ABOUT THIS EXERCISE →
Which lines below mention "groups"? Pick each one out.

THE RECORDS →
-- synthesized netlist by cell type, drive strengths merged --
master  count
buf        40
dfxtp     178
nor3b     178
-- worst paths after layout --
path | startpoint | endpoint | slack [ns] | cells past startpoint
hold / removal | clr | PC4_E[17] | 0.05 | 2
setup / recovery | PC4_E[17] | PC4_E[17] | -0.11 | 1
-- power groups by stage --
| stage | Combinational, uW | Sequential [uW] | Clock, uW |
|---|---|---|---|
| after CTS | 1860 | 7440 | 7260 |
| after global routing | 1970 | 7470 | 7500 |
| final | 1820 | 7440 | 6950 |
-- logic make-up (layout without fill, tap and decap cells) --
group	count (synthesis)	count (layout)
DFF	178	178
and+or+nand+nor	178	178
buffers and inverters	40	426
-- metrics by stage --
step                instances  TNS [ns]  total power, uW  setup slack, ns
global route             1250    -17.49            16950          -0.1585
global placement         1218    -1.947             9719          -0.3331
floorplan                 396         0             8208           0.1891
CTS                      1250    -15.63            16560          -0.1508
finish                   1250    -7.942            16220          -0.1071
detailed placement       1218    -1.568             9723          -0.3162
File: config.mk
export PLATFORM = sky130hd
export DESIGN_NAME = clock
export DESIGN_NICKNAME = clock
export VERILOG_FILES = /design/flow/design.v
export SDC_FILE = /design/flow/constraint.sdc
export NUM_CORES = 4
export LEC_CHECK = 1
export CORE_UTILIZATION = 40
export SYNTH_HDL_FRONTEND = slang
File: constraint.sdc
current_design clock

set clk_period 3.8
set clk_io_pct 0.2

create_clock -name clk0 -period $clk_period [get_ports {clk}]

set non_clock_inputs [all_inputs -no_clocks]
set_input_delay [expr $clk_period * $clk_io_pct] -clock clk0 $non_clock_inputs
set_output_delay [expr $clk_period * $clk_io_pct] -clock clk0 [all_outputs]
File: design.v
`timescale 1ns / 1ps
module DisplaySegment(
input clk,
input [5:0]hour,[5:0]min,
output reg [0:6]dig,
output reg [4:1]select
);
reg [13:0]counter;
wire [0:6]dig1,dig2,dig3,dig4;
function [3:0] mod_10;
input [5:0] number;
begin
mod_10 = (number >=50) ? 5 : ((number >= 40)? 4 :((number >= 30)? 3 :((number >= 20)? 2 :((number >= 10)? 1 :0))));
end
endfunction
segment min0(.number(min - mod_10(min)*10),.segments(dig1));
segment min1(.number(mod_10(min)),.segments(dig2));
segment hrs0(.number(hour - mod_10(hour)*10),.segments(dig3));
segment hrs1(.number(mod_10(hour)),.segments(dig4));
always@ (posedge clk)
begin
    counter <= counter + 1;
end
always@ (*)
begin
    case(counter[13:12])
    2'b00: 
    begin
        dig = dig1;
        select = 4'b0001;
    end
    2'b01: 
    begin
        dig = dig2;
        select = 4'b0010;
    end
    2'b10: 
    begin
        dig = dig3;
        select = 4'b0100;
    end
    2'b11: 
    begin
        dig = dig4;
        select = 4'b1000;
    end        
    endcase
end
endmodule
`timescale 1ns / 1ps
module clock(
input clk,
input reset, 
input [1:0] btn,
input setclk_reset,
input [1:0]sw,
output wire [0:6] seg0, 
output wire [4:1] select,
output wire [0:6] seg1,
output wire [4:1] select1,
output reg led,
output reg led4_b,
output reg led5_b
);
reg [30:0] count;
reg [30:0] set_count;
reg [5:0] hours;
reg [5:0] minutes;
reg [5:0] seconds;
reg [5:0] set_hours;
reg [5:0] set_minutes;
DisplaySegment trai(.clk(clk),.hour(hours),.min(minutes),.dig(seg0),.select(select));
DisplaySegment phai(.clk(clk),.hour(set_hours),.min(set_minutes),.dig(seg1),.select(select1));
always@(posedge clk)
begin
    if (reset) begin
        seconds <=0 ;
        minutes <= 0;
        hours <= 0;
        count <= 0;
    end
    else begin
    if (count == 125000000)
    begin
    count <= 0;
    led <= ~led;
        if (seconds == 6'd59) begin
            seconds <= 0;
            if(minutes == 6'd59) begin
                minutes <= 0;
                if(hours == 6'd23) begin
                    hours <= 0;
                end
                else hours <= hours + 1;
            end
            else minutes <= minutes + 1;
        end
        else seconds <= seconds + 1;
    end
    else count <= count + 1;
    if (sw == 2'b01) begin
        if (minutes == set_minutes && hours == set_hours)
            begin
            led4_b <= 1'b1;
            led5_b <= 1'b1;
            end
        else
            begin
            led4_b <= 1'b0;
            led5_b <= 1'b0;
            end 
    end
    else if(sw == 2'b10) begin
        hours <= set_hours;
        minutes<=set_minutes;
    end
    else begin
        led4_b <= 1'b0;
        led5_b <= 1'b0;
    end
    end
end
always @(posedge clk)
begin
    if(setclk_reset) begin
        set_minutes <= 0;
        set_hours <= 0;
    end
    else begin
        case(btn)
        2'b10:
        begin
            set_count <= set_count + 1;
            if (set_count == 62500000) begin
                if (set_hours == 6'd23) set_hours <= 6'd0; 
                else set_hours <= set_hours + 1;
                set_count <= 0;
            end
        end
        2'b01:
        begin
            set_count <= set_count + 1;
            if (set_count == 62500000)
            begin
                if (set_minutes == 6'd50) begin
                    set_minutes <= 0;
                    set_hours <= set_hours + 1;
                end
                else set_minutes <= set_minutes + 6'd10;
                set_count <= 0;
            end
        end
        default: set_count <= 0;
        endcase
    end
end
endmodule
`timescale 1ns / 1ps
module segment(
input [3:0] number,
output reg [0:6] segments);
always@*
    case(number)
    4'd0: segments = 7'b0000001;
    4'd1: segments = 7'b1001111;
    4'd2: segments = 7'b0010010;
    4'd3: segments = 7'b0000110;
    4'd4: segments = 7'b1001100;
    4'd5: segments = 7'b0100100;
    4'd6: segments = 7'b0100000;
    4'd7: segments = 7'b0001111;
    4'd8: segments = 7'b0000000;
    4'd9: segments = 7'b0000100;     
    endcase
endmodule
File: run.sh
#!/bin/bash
# OpenROAD 26Q1-2900-gdf79404cd8, Yosys 0.63+post, stock flow scripts
make -C /OpenROAD-flow-scripts/flow DESIGN_CONFIG=/design/flow/config.mk WORK_HOME=/design/flow/orfs finish
==> summary.txt <==
flow finished, numbers: outcome completed, Area leader share 0.195, Final Hold Vio Count 0, WL/cell 13.8 um, final setup violation count 0, number of enable flip-flop cells 33, Cell Type Count 74, Synth area leader dfxtp_1, Peak supply drop 0.000203 V, DRT antenna net count 0, count of unclocked register or latch pins 56, CTS Hold Buffers Added 0, Synth Area per Inst 9.03 sq um, CTS H-Tree Depth 4, synthesis area per yosys 9030 sq um, CP Max Fanout 10, Longest Clk Path Bufs 2, CP top delay family multiplexers, fraction of layout cells with a size suffix above 1 0.104, Crit-path slowest cell mux4_2, Ys Warns 0, area of the die 23200 sq um, first-pass GRT wire length 30800 um, yosys simple share 0.262, core area 22000 sq um, port buffer count 31, IO Count 32, fp util 0.411, worst hold-check path type reg -> reg, Tot Pwr 3380 uW, GPL Wtd Cong 0.825, Setup crit end kind primary output, mux frac, synth 0.0542, RSZ-0062 raised after global routing yes, Lkg Pwr 0.00375 uW, DP Area 9620 sq um, clk_skew 0.0100 ns, Log Warnings 39, setup ws final 0.107 ns, first-pass detailed-route iteration total 15, area fraction in compound gates 0.106, drt total wl 18200 um, worst hold slack 0.427 ns, Post-Layout Cell Count 1324, endpoints left unconstrained 56, post-synth design cell area 9030 sq um, Vias 6974, final instance area 10300 sq um, ANT cells 0, Period minus WS final 3.69 ns, Worst-Margin Slew 0.664 ns, TritonCTS buffer count 17, Buf/Inv on CP 1, origin of the worst setup path set_minutes[1]$_SDFFE_PP0P_, CP cell instances ha_2 > mux2_2 > o221ai_4 > nand2_2 > a21oi_4 > nor3_1 > dlxtp_1 > mux4_2 > clkdlybuf4s50_1, critical path class reg -> out, most frequent cells after synthesis nor2_1, dfxtp_1, nand2_1, XOR-XNOR Cells, Area Fraction 0.0979, largest net degree at the start of global routing 32, Die Width 152 um, total track usage 0.164, Power Dens Cells 327 nW/um^2, Max Clk Rate 271 MHz, #FFs+latches synth 177, Die Ht 152 um, DR DRC count 0, DPL Wire Length 12700 um, Latency at later pin 0.42 ns, CTS tree built, Top FF cell, synth dfxtp_1, Filler Cell Count 2001, # rows 54, crit path DRT 3.04 ns, post-route clock period utilization 0.972, number of global-route vias before repair 6174, startpoint types flip-flop, worst r2r src minutes[0]$_SDFF_PP0_, Critical Path Max Stage Delay 0.45 ns, FFs w/ async S/R, synth 0, Placement Setup Slack 0.0866 ns, final slew viol count 0, CTS root buf clkbuf_16, # Cells Yosys 1000, initial antenna violation count 0, hold_sp phai.counter[0]$_DFF_P_, global route total overflow 0, Cell area leaders dfxtp_1, edfxtp_1, dlxtp_1, top-count cell post-synth nor2_1, Syn Inst Count 1000, Top non-seq family simple AND/OR/NAND/NOR gates, Max-cap violations 0, Via density 5.27, area grow syn2layout 14.4%, Adders+Majority by Area 0.0432, clk slew on worst S/H paths 0.06 ns, Crit path arrival time 2.93 ns, Iter 0 DRT Violations 445, Slew HR 0.554, dpl cells 1288
### design.v
`timescale 1ns/1ns
module fifo(clock,reset,pin,sin,din,pout,dout, TM, SI, S0);
input clock,reset; 
input pin, sin; 
input [8:0] din;
output pout ; 
output [8:0] dout;
output S0;
input TM, SI; 
reg full,empty ;  
reg mem_write, mem_read; 
reg [4:0] full_w,memw,full_r,memr; 
reg pout;
assign S0 = memw[4] ; 
mem32x9 mem (.clock   (clock),
             .waddr (memw), 
             .wdata (din), 
             .write (mem_write),
             .raddr (memr), 
             .rdata (dout)
            );
always @ (*)
begin
  if((memw + 1) == memr)
    full = 1'b1 ;
  else 
    full = 1'b0 ; 
  if(memw == memr)
    empty = 1'b1 ;
  else 
    empty = 1'b0 ; 
  mem_write = pin & !full ;
  mem_read = !sin & !empty;
  if(mem_write) 
    full_w = memw + 1'b1 ; else 
    full_w = memw  ;
  if(mem_read) 
    full_r = memr + 1'b1 ; else 
    full_r = memr  ;
  if(!empty)
    pout = 1'b1;
  else 
    pout = 1'b0;
end
always @ (posedge clock or posedge(reset))
begin
  if(reset) begin
    	memw <= 0;
  end else begin
 	memw <= #1 ( (TM)? ({memw[3:0], memr[4]}): full_w );
  end
end
always @ (posedge clock or posedge(reset))
begin
  if(reset) begin
    	memr <= 0;
  end else begin
   	memr <= #1 ( (TM)? ({memr[3:0], SI}): full_r );
  end
end
endmodule
`timescale 1ns/10ps
module mem32x9(input clock,input [4:0] waddr, 
    input [8:0] wdata, input write,
    input [4:0] raddr, output [8:0] rdata);
reg [8:0] mem[0:31];
reg [8:0] rdataf;
assign rdata = rdataf;
always @(*) begin
  rdataf <= #2 mem[raddr];
end
always @(posedge(clock)) begin
  if(write) begin
    mem[waddr]<=#2 wdata;
  end
end
endmodule
### config.mk
export PLATFORM = sky130hd
export DESIGN_NAME = fifo
export DESIGN_NICKNAME = fifo
export VERILOG_FILES = /design/flow/design.v
export SDC_FILE = /design/flow/constraint.sdc
export NUM_CORES = 4
export LEC_CHECK = 1
export CORE_UTILIZATION = 30
### run.sh
#!/bin/bash
# OpenROAD 26Q1-2900-gdf79404cd8, Yosys 0.63+post, stock flow scripts
make -C /OpenROAD-flow-scripts/flow DESIGN_CONFIG=/design/flow/config.mk WORK_HOME=/design/flow/orfs finish
### constraint.sdc
current_design fifo

set clk_period 10.9
set clk_io_pct 0.2

create_clock -name clk0 -period $clk_period [get_ports {clock}]

set non_clock_inputs [all_inputs -no_clocks]
set_input_delay [expr $clk_period * $clk_io_pct] -clock clk0 $non_clock_inputs
set_output_delay [expr $clk_period * $clk_io_pct] -clock clk0 [all_outputs]
==> flow_summary.yaml <==
# synthesis and place-and-route metrics
outcome:
  run_status: "complete, no violations"
place:
  gp_congestion: 0.7891
  io_buffer_count: 25
  half_perimeter_wire_length_after_placement_um: 15770
yosys:
  syn_avg_cell_area_um2: 21.69
  synth-warning-count: 2
  yosys.area.top_type_share_pct: 72.64
  edf_count: 288
  synth_stat.cells: 549
  synth_flop_count: 298
  postSynthCellCount: 549
  synthesis.area_um2: 11910
  yosys.area.top_type: "sky130_fd_sc_hd__edfxtp_1"
  netlist.top_cell.by_instances: "sky130_fd_sc_hd__edfxtp_1"
  synthArstFlopShare_pct: 3.356
  ys_seq_share_pct: 74.75
  post_synth_most_frequent_cells: "288 x sky130_fd_sc_hd__edfxtp_1, 90 x sky130_fd_sc_hd__mux4_2, 35 x sky130_fd_sc_hd__nor2_1"
  yosysChipArea_um2: 11910
  flop_cell: "sky130_fd_sc_hd__edfxtp_1"
  netlist-cell-type-count: 38
  netlist_top_cells_area: "sky130_fd_sc_hd__edfxtp_1 73%, sky130_fd_sc_hd__mux4_2 17%, sky130_fd_sc_hd__dfrtp_1 2.1%"
clock_tree:
  buffer_count_from_post_cts_setup_fixing: 0
  clk_pin_slew_ns: 0.06
  cts_max_level: 1
  clock_tree.buffer_depth: 3
  clk_latency_ns: 0.55
  cts_sink_count: 298
  post_cts_resize_count: 0
  cts_hold_repair.buffers: 0
  cts_inserted_buffers: 29
  tritoncts: "done"
  cts_root_buf: "sky130_fd_sc_hd__clkbuf_16"
sta:
  timing_hold_violations_final: 0
  max_fclk_mhz: 153.6
  totalNegativeSetupSlack_ns: 0
  max-slew-margin-rel_pct: 38.79
  setup_violations_final: 0
  grt_setup_unrepaired: "no"
  finalClockPeriodUsage_pct: 59.72
  final_max_slew_violation_tally: 0
  final_period_minus_worst_setup_slack_ns: 6.510
  worst-slew-pin-transition_ns: 0.9148
  hold_slack_ns: 0.6742
  worst_clock_skew_ns: 0.009390
power:
  power_density_nw_per_um2: 220.6
  cell_internal_pwr_mw: 2.283
  seqPwrFrac_pct: 44.4
  power_leakage_nw: 4.374
  netSwitchingPower_uw: 808.3
  clock_power_share_pct: 34.2
  worst_ir_drop_vdd_uv: 155.9
  share_comb_of_total_power_pct: 21.4
  netSwitchingFraction_pct: 26.14
routing:
  ant_nets: 0
  drt_iter0_markers: 405
  total_antenna_diodes_in_the_routed_design: 0
  routed_vias: 5573
  drtPass1Iterations: 4
  drc_errors: 0
  drt_wl_total_um: 26260
  post_drt_via_cell_ratio: 4.800
  post_drt_wl_per_cell_um: 22.62
grt:
  globalRoute.totalOverflow: 0
  maximum_number_of_pins_on_one_net_before_global_route_repair: 46
  antenna_found_initial: 0
  groute.usage.overall_pct: 14.34
  grt_pass1_wl_um: 39430
  first_global_vias: 6178
min_path:
  class_of_the_worst_hold_path: "reg2reg"
  timing.hold.worst_endpoint: "memr[3]"
  min_from: "memr[2]"
  hold_path_depth: 2
floorplan:
  dieHeight_um: 201.2
  placement_rows: 72
  core-area_um2: 38920
  chipWidth_um: 201.2
  chip_area_um2: 40490
  fp-utilization_pct: 30.59
  ioPinCount: 26
setup_path:
  worst_ep_arrival_time_ns: 4.33
  cp-start-kind: "register"
  worst_setup_path_end_kind: "output port"
  r2r_end: "mem.mem[5][2]"
  reg2reg_from: "memw[2]"
  r2r_setup_slack_ns: 7.43
  worst-r2r-cell-count: 6
  worstSetupPathType: "reg2out"
  worstPathRequired_ns: 8.72
  worstPathMaxFanout: 34
layout:
  p_r_area_growth_vs_syn_pct: 17.73
  final_layout_size_suffix_gt1_share_pct: 32.04
flow_run:
  openroad.warnings: 28
  drv.max_cap_violation_count: 0
## logic make-up after synthesis
family	count (synthesis)	synth area share, %
flip-flops	298	74.75
adder cells (fa/ha/maj)	5	0.5255
AND-OR/OR-AND	27	1.524
buffers and inverters	38	1.608
multiplexers	102	18.13
AND/OR/NAND/NOR	69	2.733
XOR/XNOR	10	0.7356
## registers in the layout, indices dropped and copies added (netlist names)
register	cells
mem.mem	288
memr	5
memw	5
## power groups by stage
stage	combinational [mW]	sequential [mW]	clock, mW
CTS	0.681	1.37	1.08
finish	0.662	1.37	1.06
global route	0.725	1.38	1.12
## per-stage QoR
stage	worst slack, ns	cell area (um2)	total power [mW]	cells	util, %
final	4.390	14020	3.092	1161	36.01
after global routing	4.102	14020	3.222	1161	36.01
after CTS	4.286	14020	3.131	1161	36.01
after detailed placement	4.878	12990	2.071	1107	33.39
after global placement	4.883	12990	2.072	1107	33.39
after floorplan	6.746	11910	1.803	549	-
## worst max-delay path by stage
stage / start / endpoint / slack (ns) / depth (start not counted)
CTS: memr[0] / dout[0] / 4.29 / 6
global route: memr[0] / dout[5] / 4.10 / 6
finish: memr[0] / dout[0] / 4.39 / 6
## critical path, stage by stage, from the launching register on
cell and delay [ns]:
sky130_fd_sc_hd__dfrtp_4 0.57, sky130_fd_sc_hd__buf_4 0.60, sky130_fd_sc_hd__buf_4 0.67, sky130_fd_sc_hd__mux4_2 0.58, sky130_fd_sc_hd__mux4_2 0.53, sky130_fd_sc_hd__mux2_2 0.31
sky130_fd_sc_hd__clkdlybuf4s50_1 0.42
## final cells by class
cell class | instances | area [um2]
inverter | 6 | 22.52
clock inverter | 24 | 292.8
sequential | 298 | 8905
clock buffer | 30 | 729.5
multi-input combinational | 213 | 2815
fill | 3563 | 24900
tap | 518 | 648.1
timing repair buffer | 72 | 603.1
## routing by layer
layer  up-vias  wire (um)  track usage (%)
met3        28       4219            10.05
met1      2802       9605            18.81
met2       310      12000            20.71
met5         -          0           0.7143
li1       2433          -                -
met4         0        439            2.110
## cell usage in the layout (no fill, tap or decap), drive strengths merged, types with 2 or more instances in the layout
cell type	instances
edfxtp	288
mux4	90
buf	47
nor2	35
clkbuf	30
clkdlybuf4s50	25
clkinv	15
nand2	12
dfrtp	10
mux2	9
nand3	9
inv	7
xnor2	6
a21oi	6
bufinv	6
ha	5
o21ai	5
xor2	4
a211oi	4
nand3b	4
o211ai	4
mux2i	3
nand4	2
a31oi	2
or3b	2
clkinvlp	2
No activity file was given, so power comes from the tool's default toggle rates.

ANSWER SECTION →
-- power groups by stage --
## power groups by stage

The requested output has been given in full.